Give teams the clinical “Whys.” Some team members may think your office is now offering fluoride strictly as a revenue generator, when in fact the purpose of fluoride is to prevent the need for costly restorations! Ensure you have valid clinical reasons for the treatment protocols, and that providers are given peer reviewed studies and education on new therapies. Encourage questions.
Stay out of the weeds. Guidelines should read: “We will use Arestin as part our periodontal therapy,” vs. “We will place Arestin in any site over 5mm with bleeding, but not in sites with bony defects, defective restorations or residual calculus.” Leaving out the minutia minimizes confusion.
Keep it simple. Focus on three or four clinical standards. Too much will result in information overload.
Evidence based. Protocols should be evidence based, and leaders should be ready to answer questions about the science behind the new therapies. Utilize product reps as an adjunct to the education you provide to clinicians, not as the sole source. Avoid anything that feels like a sales pitch.

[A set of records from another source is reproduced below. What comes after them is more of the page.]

--- src/rtl/calc_sequencer_if.sv ---
// Start/busy handshake, operands and registered result bus of the board calculator.
// The front panel (or bench) uses the master modport and calc_sequencer uses the slave modport.
interface calc_sequencer_if #(
   parameter int N = 4
);
   logic           start;
   logic [1:0]     op_sel;
   logic [N-1:0]   x;
   logic [N-1:0]   y;
   logic           busy;
   logic           done;
   logic [2*N-1:0] result;
   logic           carry_out;
   logic           overflow;
   logic           err;

   modport master (
      output start, op_sel, x, y,
      input  busy, done, result, carry_out, overflow, err
   );

   modport slave (
      input  start, op_sel, x, y,
      output busy, done, result, carry_out, overflow, err
   );
endinterface

--- src/rtl/calc_sequencer.sv ---
// Calculator controller: single-cycle add/sub and an N-step shift-add multiply, with registered results.
// Optional macro CALC_SIGNED_MUL_EN turns op_sel 11 into a signed multiply; without it, op_sel 11 is reserved.
module calc_sequencer #(
   parameter int N = 4
) (
   input logic             clk,
   input logic             reset,
   calc_sequencer_if.slave bus
);

   localparam int CW = $clog2(N + 1);

   typedef enum logic [1:0] {
      IDLE,
      EXEC,
      MUL,
      DONE
   } state_t;

   state_t state;
   state_t state_next;

   logic [N-1:0]   x_q;
   logic [N-1:0]   y_q;
   logic [1:0]     op_q;
   logic [2*N-1:0] acc;
   logic [2*N-1:0] mcand;
   logic [N-1:0]   mplier;
   logic [CW-1:0]  count;
   logic           neg_q;

   logic           mul_req;
   logic [N-1:0]   x_load;
   logic [N-1:0]   y_load;
   logic           neg_load;

   logic           sub;
   logic [N-1:0]   y_eff;
   logic [N:0]     sum;
   logic           add_ovf;

   logic [2*N-1:0] acc_step;
   logic [2*N-1:0] mul_final;
   logic           last_step;

   // Decode which requests take the multiply loop and what the loop is seeded with.
   always_comb begin
      mul_req  = (bus.op_sel == 2'b10);
      x_load   = bus.x;
      y_load   = bus.y;
      neg_load = 1'b0;
`ifdef CALC_SIGNED_MUL_EN
      if (bus.op_sel == 2'b11) begin
         mul_req  = 1'b1;
         x_load   = bus.x[N-1] ? -bus.x : bus.x;
         y_load   = bus.y[N-1] ? -bus.y : bus.y;
         neg_load = bus.x[N-1] ^ bus.y[N-1];
      end
`endif
   end

   always_ff @(posedge clk or posedge reset) begin
      if (reset) begin
         state <= IDLE;
      end else begin
         state <= state_next;
      end
   end

   always_comb begin
      state_next = state;
      case (state)
         IDLE: begin
            if (bus.start) begin
               state_next = mul_req ? MUL : EXEC;
            end
         end
         EXEC:    state_next = DONE;
         MUL: begin
            if (last_step) begin
               state_next = DONE;
            end
         end
         DONE:    state_next = IDLE;
         default: state_next = IDLE;
      endcase
   end

   // Subtract reuses the adder as x + ~y + 1, so carry_out=1 means no borrow.
   always_comb begin
      sub     = (op_q == 2'b01);
      y_eff   = sub ? ~y_q : y_q;
      sum     = {1'b0, x_q} + {1'b0, y_eff} + {{N{1'b0}}, sub};
      add_ovf = (x_q[N-1] == y_eff[N-1]) && (sum[N-1] != x_q[N-1]);
   end

   always_comb begin
      acc_step  = mplier[0] ? (acc + mcand) : acc;
      mul_final = neg_q ? -acc_step : acc_step;
      last_step = (count == CW'(N - 1));
   end

   always_ff @(posedge clk or posedge reset) begin
      if (reset) begin
         x_q    <= '0;
         y_q    <= '0;
         op_q   <= '0;
         acc    <= '0;
         mcand  <= '0;
         mplier <= '0;
         count  <= '0;
         neg_q  <= 1'b0;
      end else begin
         case (state)
            IDLE: begin
               if (bus.start) begin
                  x_q    <= bus.x;
                  y_q    <= bus.y;
                  op_q   <= bus.op_sel;
                  acc    <= '0;
                  mcand  <= {{N{1'b0}}, x_load};
                  mplier <= y_load;
                  count  <= '0;
                  neg_q  <= neg_load;
               end
            end
            MUL: begin
               acc    <= acc_step;
               mcand  <= mcand << 1;
               mplier <= mplier >> 1;
               count  <= count + CW'(1);
            end
            default: begin
            end
         endcase
      end
   end

   // Outputs only move when an operation completes, so the LEDs hold steady during acceptance.
   always_ff @(posedge clk or posedge reset) begin
      if (reset) begin
         bus.result    <= '0;
         bus.carry_out <= 1'b0;
         bus.overflow  <= 1'b0;
         bus.err       <= 1'b0;
      end else if (state == EXEC) begin
         if (op_q == 2'b11) begin
            bus.result    <= '0;
            bus.carry_out <= 1'b0;
            bus.overflow  <= 1'b0;
            bus.err       <= 1'b1;
         end else begin
            bus.result    <= {{N{1'b0}}, sum[N-1:0]};
            bus.carry_out <= sum[N];
            bus.overflow  <= add_ovf;
            bus.err       <= 1'b0;
         end
      end else if ((state == MUL) && last_step) begin
         bus.result    <= mul_final;
         bus.carry_out <= 1'b0;
         bus.overflow  <= 1'b0;
         bus.err       <= 1'b0;
      end
   end

   assign bus.busy = (state != IDLE);
   assign bus.done = (state == DONE);

endmodule

--- src/flat_wrapper.sv ---
// flat-port wrapper written by rule: the top's interface ports become plain ports
module calc_sequencer_flat 
#(
   parameter int N = 4
)
  (clk, reset, bus_start, bus_op_sel, bus_x, bus_y, bus_busy, bus_done, bus_result, bus_carry_out, bus_overflow, bus_err);
  calc_sequencer_if #(.N(N)) bus_i ();
  input logic clk;
  input logic reset;
  input wire logic [$bits(bus_i.start)-1:0] bus_start;
  input wire logic [$bits(bus_i.op_sel)-1:0] bus_op_sel;
  input wire logic [$bits(bus_i.x)-1:0] bus_x;
  input wire logic [$bits(bus_i.y)-1:0] bus_y;
  output wire logic [$bits(bus_i.busy)-1:0] bus_busy;
  output wire logic [$bits(bus_i.done)-1:0] bus_done;
  output wire logic [$bits(bus_i.result)-1:0] bus_result;
  output wire logic [$bits(bus_i.carry_out)-1:0] bus_carry_out;
  output wire logic [$bits(bus_i.overflow)-1:0] bus_overflow;
  output wire logic [$bits(bus_i.err)-1:0] bus_err;
  assign bus_i.start = bus_start;
  assign bus_i.op_sel = bus_op_sel;
  assign bus_i.x = bus_x;
  assign bus_i.y = bus_y;
  assign bus_busy = bus_i.busy;
  assign bus_done = bus_i.done;
  assign bus_result = bus_i.result;
  assign bus_carry_out = bus_i.carry_out;
  assign bus_overflow = bus_i.overflow;
  assign bus_err = bus_i.err;
  calc_sequencer #(.N(N)) u_core (.clk(clk), .reset(reset), .bus(bus_i));
endmodule
--- config.mk ---
export PLATFORM = sky130hd
export DESIGN_NAME = calc_sequencer_flat
export DESIGN_NICKNAME = d
export VERILOG_FILES = /design/src/rtl/calc_sequencer_if.sv /design/src/rtl/calc_sequencer.sv /design/src/flat_wrapper.sv
export SDC_FILE = /design/constraint.sdc
export NUM_CORES = 1
export LEC_CHECK = 0
export BUFFER_PORTS_ARGS = -buffer_cell sky130_fd_sc_hd__buf_2
export CAP_MARGIN = 20
export CORE_ASPECT_RATIO = 1.5
export CORE_UTILIZATION = 30
export DETAILED_ROUTE_END_ITERATION = 10
export GPL_ROUTABILITY_DRIVEN = 0
export SLEW_MARGIN = 20
export SYNTH_ARGS = -nofsm -noshare
export SYNTH_HDL_FRONTEND = slang
export SYNTH_SLANG_ARGS = --single-unit
--- constraint.sdc ---
create_clock -name clk -period 2.4 [get_ports clk]
set_clock_uncertainty 0.1 [all_clocks]
set_input_delay 0.12 -clock clk [delete_from_list [all_inputs] [get_ports clk]]
set_output_delay 0.12 -clock clk [all_outputs]
set_load 0.01 [all_outputs]
==> results of run 1 <==
==> critical path, delay by kind of cell, from the launching register on <==
kind	cells	cell delay, ns
AOI/OAI and AO/OA	4	0.59
xor gates and xnor gates	1	0.17
adders and majority gates	1	0.31
DFF	1	0.39
and+or+nand+nor	2	0.56
==> flip-flops by register name, indices dropped and copies added, names as in the netlist, 2 cells and up <==
signal             flops
u_core.x_q             4
u_core.y_q             4
u_core.op_q            2
u_core.acc             8
u_core.count           3
u_core.state           2
u_core.mcand           8
u_core.bus.result      8
u_core.mplier          4
==> metrics by stage <==
stage,instances,power [uW]
finish,388,4270
global route,388,4617
CTS,387,4270
detailed placement,373,3548
global placement,373,3492
floorplan,247,2979
==> cells by family (layout without fill, tap and decap cells) <==
family,Yosys count,after routing,share of synthesized area
AOI/OAI and AO/OA,72,72,0.1896
DFF,46,46,0.4508
adders and majority gates,19,19,0.09897
muxes,20,20,0.08329
xor gates and xnor gates,11,11,0.03773
and+or+nand+nor,57,57,0.1058
buffers and inverters,22,58,0.03381
==> area by class of cell <==
class / instances / area (sq um) / area share
clock inverters: 3 / 23.77 / 0.007803
multi-input cells: 179 / 1326 / 0.4353
repair buffers: 39 / 247.7 / 0.08131
inverters: 11 / 41.29 / 0.01355
flip-flops and latches: 46 / 1151 / 0.3778
well taps: 105 / 131.4 / 0.04312
clock buffers: 5 / 125.1 / 0.04107
==> path summary, 6_finish.rpt <==
path | start | end | slack [ns] | cells after the start
worst max-delay path | u_core.op_q[1] | u_core.bus.result[3] | 0.15 | 8
worst min-delay path | bus_x[1] | u_core.x_q[1] | -0.009 | 2
worst max register to register | u_core.op_q[1] | u_core.bus.result[3] | 0.15 | 8
worst min register to register | u_core.count[2] | u_core.count[2] | 0.38 | 2
max in group asynchronous | reset | u_core.state[1] | 1.47 | 4
min in group asynchronous | reset | u_core.acc[7] | 0.20 | 3
==> synthesized netlist by cell type (3+ instances only) <==
library cell	instances	area share
a21oi_1	13	0.025
a22o_1	10	0.034
a32oi_1	3	0.010
buf_2	3	0.0059
clkbuf_1	8	0.012
dfrtp_1	46	0.45
ha_1	17	0.083
inv_1	11	0.016
mux2_2	10	0.044
mux2i_1	10	0.039
nand2_1	29	0.043
nand3_1	3	0.0059
nand4_1	3	0.0074
nor2_1	5	0.0074
nor3_1	3	0.0059
o21ai_0	19	0.037
xnor2_1	9	0.031
==> power by group through the flow <==
stage	Sequential [uW]	Clock [uW]	Combinational, uW
after floorplan	1330	0	1650
after global placement	1370	0	2120
after detailed placement	1380	0	2170
after CTS	1370	707	2190
after global routing	1420	733	2460
final	1380	696	2200
==> repair_timing <==
action,4_1_cts,5_1_grt
hold buffers,6,1
setup endpoints to repair,0,1
endpoints found under the hold margin,48,1
resized for setup,0,2
setup buffers,0,0
==> routing by layer <==
layer	vias up	global-route usage
li1	968	-
met1	960	0.1444
met2	37	0.2513
met3	13	0.02302
met4	0	0.08302
met5	-	0
==> flow_summary.json, run 1 <==
{
  "status": "complete, but fails checks",
  "violations": "negative hold slack",
  "period_share": 0.9369,
  "drt-pass1-iter-count": 4,
  "p_switching_uw": 1801,
  "fin_area_sq_um": 3047,
  "synth_cell_types": 46,
  "ant_nets": 0,
  "dieArea_sq_um": 8893,
  "pwr-share-clk": 0.163,
  "dr_wl_met3_microns": 134,
  "dp_hpwl_mm": 4.353,
  "intPower_uw": 2469,
  "grt_pass1_wl_mm": 9.252,
  "min_period_ns": 2.248,
  "cap_violations": 0,
  "synth-edff-count": 0,
  "combinationalPowerShare": 0.515,
  "finalMaxSlewViolations": 0,
  "start_util": 0.3150,
  "rows": 40,
  "critPathCaptureType": "flop",
  "cts_max_level": 2,
  "drt-total-wl_mm": 5.634,
  "viasPerCell": 5.098,
  "dr_wl_met2_mm": 2.972,
  "root_buffer": "clkbuf_16",
  "dp_worst_setup_slack_ns": 0.1035,
  "power.density_nw_per_um2": 1402,
  "die_h_microns": 115.0,
  "vdd_drop_max_mv": 0.4795,
  "num_io_pins": 26,
  "area_growth_syn_to_layout_pct": 19.30,
  "worstMarginPinSlew_ns": 0.4631,
  "finalHoldViolations": 2,
  "wl_per_cell_microns": 14.52,
  "criticalPathCategory": "reg2reg",
  "min_path_type": "in2reg",
  "top_layer_used": "met4",
  "die_w_microns": 77.33,
  "clkTransAtPathRegs_ns": 0.07,
  "swShare": 0.4217,
  "cts_tree": "done",
  "yosysSeqAreaShare": 0.4508,
  "async_reset_ff_frac": 1.000,
  "cts_buffers": 5,
  "max-slew-margin-rel": 0.6885,
  "rsz0062_at_grt": "false",
  "cts.path.max_buffers": 2,
  "synthesis.nets": 279,
  "nFillCells": 818,
  "mostFrequentLayoutCells": "dfrtp_1, nand2_1, buf_2",
  "whs_ns": -0.008950,
  "utilization": 0.3758,
  "crit_slowest_cell": "dfrtp_1",
  "yosys_warnings": 0,
  "vias": 1978,
  "synth_area_per_cell_sq_um": 10.34,
  "synth_flop_cell": "dfrtp_1",
  "cp_max_fo": 5,
  "crit_top_cell": "o21ai_0",
  "insertion_delay_ns": 0.30,
  "crit_path_max_incr_delay_ns": 0.39,
  "synth_cells": 247,
  "n_antenna_cell": 0,
  "gr-usage-all-layers": 0.1366,
  "clock_sinks": 46,
  "nNetsFinal": 314,
  "layout_commonest_cell": "dfrtp_1",
  "ys_ff_latch": 46,
  "required_ns": 2.47,
  "drtIter0Drc": 93,
  "met1_length_mm": 2.306,
  "cp-start-kind": "flop",
  "fmax_mhz": 444.7,
  "setup_tns_ns": 0,
  "setup_violations": 0,
  "grt_max_degree": 23,
  "crit_chain": "nand2b_2 -> xnor2_2 -> ha_1 -> a21oi_1 -> o21ai_0 -> or3_1 -> a32oi_1 -> o21ai_0",
  "seqPwrFrac": 0.322,
  "drc": 0,
  "final.setup.worst_slack_ns": 0.1515,
  "cp.arrival_ns": 2.32,
  "dpl-instance-area_sq_um": 2818,
  "port_buffers": 25,
  "grt_pass1_vias": 1961,
  "drive_gt1_frac": 0.2014,
  "syn-cell-area_sq_um": 2554,
  "fp.coreArea_sq_um": 8108,
  "antenna_found_initial": 0,
  "power_leakage_uw": 0.001421,
  "grt-ovfl-total": 0
}
Note: power is estimated with default switching activity, not from simulation.
==> run 2, diff against run 1 <==
CORE_UTILIZATION = 25   (was 30)
PLACE_DENSITY = 0.36   (was default)
==> run 2 against run 1 <==
  * Combinational power is 3% higher
  * Cell count up 3.4%
  * Via count shrank 1.4%
  * Design area increased by 1.3%
  * First-iteration DRC count decreased by 38%
  * Highest routed layer unchanged
  * Hold slack better by 0.018 ns
  * The flow now finishes without violations
  * Critical endpoint unchanged
  * Critical path type unchanged
  * Die area is 20% higher
  * Sequential cell count stayed put
==> flow_summary.json, run 2 (synthesis gave the netlist of run 1 again) <==
{
  "status": "complete, no violations",
  "critPathCaptureType": "flop",
  "antenna_found_initial": 0,
  "clkTransAtPathRegs_ns": 0.06,
  "post_cts_buffers": 0,
  "rows": 44,
  "mostFrequentLayoutCells": "dfrtp_1, nand2_1, buf_2",
  "max-slew-margin-rel": 0.5548,
  "dp_hpwl_mm": 5.039,
  "die_w_microns": 84.52,
  "vdd_drop_max_mv": 0.5427,
  "crit_slowest_cell": "dfrtp_1",
  "cts_buffers": 5,
  "drc": 0,
  "fp.coreArea_sq_um": 9799,
  "dieArea_sq_um": 10630,
  "power_leakage_uw": 0.001442,
  "start_util": 0.2606,
  "port_buffers": 25,
  "grt_pass1_wl_mm": 10.94,
  "criticalPathCategory": "reg2reg",
  "die_h_microns": 125.8,
  "layout_commonest_cell": "dfrtp_1",
  "drt-total-wl_mm": 6.725,
  "grt_max_degree": 30,
  "cts_tree": "done",
  "viasPerCell": 4.865,
  "cap_violations": 0,
  "fmax_mhz": 456.2,
  "crit_top_cell": "o21ai_0",
  "required_ns": 2.47,
  "min_period_ns": 2.192,
  "period_share": 0.9134,
  "cts.path.max_buffers": 2,
  "vias": 1951,
  "insertion_delay_ns": 0.29,
  "gr-usage-all-layers": 0.1354,
  "cp.arrival_ns": 2.26,
  "root_buffer": "clkbuf_16",
  "clock_sinks": 46,
  "min_path_type": "in2reg",
  "top_regs": "u_core.acc: 8 flops, u_core.bus.result: 8 flops, u_core.mcand: 8 flops",
  "setup_violations": 0,
  "drt-pass1-iter-count": 4,
  "num_io_pins": 26,
  "crit_path_max_incr_delay_ns": 0.38,
  "finalHoldViolations": 0,
  "n_antenna_cell": 0,
  "drive_gt1_frac": 0.1993,
  "grt_pass1_vias": 2024,
  "area_growth_syn_to_layout_pct": 20.82,
  "power.density_nw_per_um2": 1414,
  "drtIter0Drc": 58,
  "setup_tns_ns": 0,
  "crit_chain": "nand2b_2 -> xnor2_2 -> ha_1 -> a21oi_1 -> o21ai_0 -> or3_1 -> a32oi_1 -> o21ai_0",
  "cp_max_fo": 5,
  "cp-startpoint": "u_core.op_q[1]",
  "ant_nets": 0,
  "nFillCells": 1041,
  "cts_max_level": 2,
  "min_from": "bus_x[2]",
  "worstMarginPinSlew_ns": 0.6669,
  "finalMaxSlewViolations": 0,
  "crit-reg2reg-launch": "u_core.op_q[1]",
  "nNetsFinal": 317,
  "dp_cells": 384,
  "fin_cells": 401,
  "wl_per_cell_microns": 16.77,
  "rsz0062_at_grt": "false",
  "grt-ovfl-total": 0,
  "cp-start-kind": "flop"
}
## run 2: changes by cell type in the layout (fill, tap and decap cells not counted), sizes merged
| cell | before | now |
|---|---|---|
| clkbuf | 5 | 7 |
| inv | 12 | 11 |
| clkinv | 0 | 1 |
| clkinvlp | 2 | 0 |
| buf | 32 | 33 |
| dlygate4sd3 | 7 | 9 |
## run 2: routing by layer
metal	GRT usage	wire length, microns	up-vias
met2	0.2496	3693	24
met5	0	0	-
li1	-	-	966
met1	0.1560	2775	954
met4	0.04786	108	0
met3	0.02228	149	7
## run 2: layout make-up
cell class	instances	area (sq um)	share of cell area
well taps	115	143.9	0.04663
inverters	11	41.29	0.01338
repair buffers	42	275.3	0.08921
clock inverters	1	5.005	0.001622
flip-flops and latches	46	1151	0.3731
multi-input cells	179	1326	0.4298
clock buffers	7	142.6	0.04623
## run 2: path summary, 6_finish.rpt
path / depth (start not counted) / end / slack (ns)
max in group asynchronous: 4 / u_core.acc[6] / 1.20
max reg2reg: 8 / u_core.bus.result[3] / 0.21
min reg2reg: 2 / u_core.bus.carry_out / 0.37
min in group asynchronous: 3 / u_core.state[0] / 0.38
max: 8 / u_core.bus.result[3] / 0.21
min: 2 / u_core.x_q[2] / 0.009
## run 2: repair_timing
item	CTS	global route
endpoints found under the setup margin	0	1
endpoints found under the hold margin	35	0
resized for setup	0	2
hold buffers	9	0
## run 2: per-stage QoR
stage                     area, sq um  total power (uW)  utilization  hold slack [ns]  setup WS (ns)
final                            3085              4364       0.3149         0.009032         0.2079
after global routing             3085              4788       0.3149          0.01270        0.02402
after CTS                        3075              4438       0.3138          0.01036         0.1508
after detailed placement         2838              3676       0.2896           0.1686         0.1567
after global placement           2838              3672       0.2896           0.1725         0.2081
after floorplan                  2554              2979            -           0.1706         0.2593
## run 2: power by group
group / switching (uW) / internal (uW) / leakage (uW)
combinational: 1270 / 992 / 0.000777
sequential: 281 / 1110 / 0.000591
clock: 298 / 414 / 0.0000739
total: 1850 / 2510 / 0.00144
## run 2: critical path: cells and delay by family, from the launching register on
family          cells  cell delay [ns]
flops               1             0.38
compound gates      4             0.56
simple gates        2             0.56
fa+ha+maj           1             0.30
xor+xnor            1             0.17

Provide some wiggle room. Providers should know that they can amend the protocol if the patient’s unique situation absolutely warrants it; without reprimands. Unless it becomes a pattern, the occasional break with protocol should be allowable.
Go with the flow. Ensure protocols are reviewed, revised, and updated as research changes. Clinical protocols should be a living, and evolving set of standards.
Hold them accountable. Systems should be in place to review how the providers are performing the clinical protocols. Use provider procedure reports to share with providers and coach them to improve as necessary. Ensure whoever is reviewing the information can competently discuss questions regarding clinical treatment.
Write it down. This one speaks for itself. List the protocols in a manual and give each provider a copy. I am not a fan of having providers sign that they have been told about clinical protocol changes. It sets a negative, almost punitive tone. You want providers to be excited and onboard!
Implementing Treatment Protocols can be a bit of a slippery slope, so it pays to take your time, and perhaps consult an expert on clinical protocol change and implementation. It may not always be easy, but it can be done! Having high clinical standards and allowing providers to have autonomy and professional pride can mix beautifully.